Thursday, October 16, 2008

Junior 2.0

















Tah-Dah!! Now that the appropriate mourning period for Junior has passed, we are proud to unveil his replacement. Its a Toyota Highlander, and is just an ever so slight upgrade over Junior. As in 17 years newer. He is, as yet, unnamed. So if you are hit with inspiration upon seeing his picture, we are open to suggestions.

He has quite a few bells and whistles, but two stand out as my favorite. 1. A built in garage door opener in the sun visor. This is particularly great because when we bought our house it only came with one garage door opener, and I have been unable to find a replacement. So for the last year and a half any time I leave the house I back Junior out into the driveway then go back into the garage to shut the door and then run out and duck under the closing door while jumping over the little laser thingy, and happily drive away. Repeating the process in reverse when I get home. So needless to say, I am quite excited about having a garage door opener in the car. 2. It has a little arrow on the dash that tells you which side the gas tank is on. This might have been designed with me in mind, because as Aubrey can attest, I always forget which side of the car it is on.

It has some other things too, like AC and intermitten wipers that I think I might enjoy. And the headlights point forward. And the windshield keeps the rain out. Its amazing what they can do with the technology these days!

7 comments:

Austin said...

Actually....i think it looks more like a middle aged woman...namely (Aunt) Ruth Ellen...Yeah that would be a great name for it.

abram.rampey said...

if you pay attention to the fuel gauge on most older cars it will tell you what side the gas cap is on. the little picture of the gas pump shows what side to park on. So it you park on the side of the pump where the gas comes out in the picture on your gas gauge, you will be alright. Just a little trick i picked up by driving a car with the cap on the passenger side. did that make any sense?

Anonymous said...

I've been grieving with you over the loss of Jr. It's an honor to him that it took such a nice vehicle to replace him.

I'll bet you're not realizing how many gray cars are out there. I had no idea until I got my gray Camry.

Abram - thanks for the tip on how tell which side the gas cap is on. I understand it and look forward to using it.

CO Connie

Anonymous said...

I've been grieving with you over the loss of Jr. It's an honor to him that it took such a nice vehicle to replace him.

I'll bet you've not realized how many gray cars are out there until now. I had no idea until I got my gray Camry.

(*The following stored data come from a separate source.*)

### src/rtl/pipe_pkg.sv
// Shared definitions for the generic CPU pipeline stage register.
// State encodings double as the occupancy value driven to the outside.
package pipe_pkg;

    typedef enum logic [1:0] {
        ST_EMPTY = 2'd0,
        ST_ONE   = 2'd1,
        ST_TWO   = 2'd2
    } stageSt_e;

    // addi x0, x0, 0
    localparam logic [31:0] NOP = 32'h0000_0013;

endpackage

### src/rtl/pipe_stage_skid_if.sv
// Valid/ready handshake bundle carrying an opaque payload.
// The producer side uses master, the consumer side uses slave.
interface pipe_stage_skid_if #(
    parameter int DATA_W = 32
);

    logic              valid;
    logic              ready;
    logic [DATA_W-1:0] data;

    modport master (
        output valid,
        output data,
        input  ready
    );

    modport slave (
        input  valid,
        input  data,
        output ready
    );

endinterface

### src/rtl/pipe_stage_skid_sat_counter.sv
// Saturating up-counter with synchronous clear.
// Sticks at all-ones instead of wrapping.
module sat_counter #(
    parameter int W = 16
) (
    input  logic         clk,
    input  logic         rst_n,
    input  logic         inc,
    input  logic         clear,
    output logic [W-1:0] count
);

    always_ff @(posedge clk or negedge rst_n) begin
        if (!rst_n) begin
            count <= '0;
        end else if (clear) begin
            count <= '0;
        end else if (inc && (count != {W{1'b1}})) begin
            count <= count + W'(1);
        end
    end

endmodule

Abram - thanks for the tip on how tell which side the gas cap is on. I understand it and look forward to using it.

CO Connie

Ken Shomo said...

I think that what made "Junior" such a great name was the sense of family it communicated. Hard to know how to compete with that unless you name it "Bro."

Another option, one that some friends chose when naming their rabbit, is "Flopsy."

colorado dad said...

Nice Jeff! It's got to make the trip to church and erskine more enjoyable. In picking a name - remember the family traditions - our first car was Ralph, then Stan the Van,....

dad

Dave Tell said...

hilarious post on Junior last week. I don't see why you got rid of him. Seemed like only minor, cosmetic flaws.

As to the issue of the name: How about "Junior Junior." Or, "JJ."

Or, as Hannah suggested, "Senior." This too has its merits. As I recall, we (I (?)) named junior "junior" not because of his relationship to other cars, but because of his small size. Given the Highlanders larger size, "Senior," or "Big Papi," or "the motherload" seems appropriate.

Hannah has clarified: she prefers "senior" spoken in a Spanish accent. I don't know why.

Actually, the "motherload" might be a good name for our minivan, as the mother in this family routinely loads everyone else into it.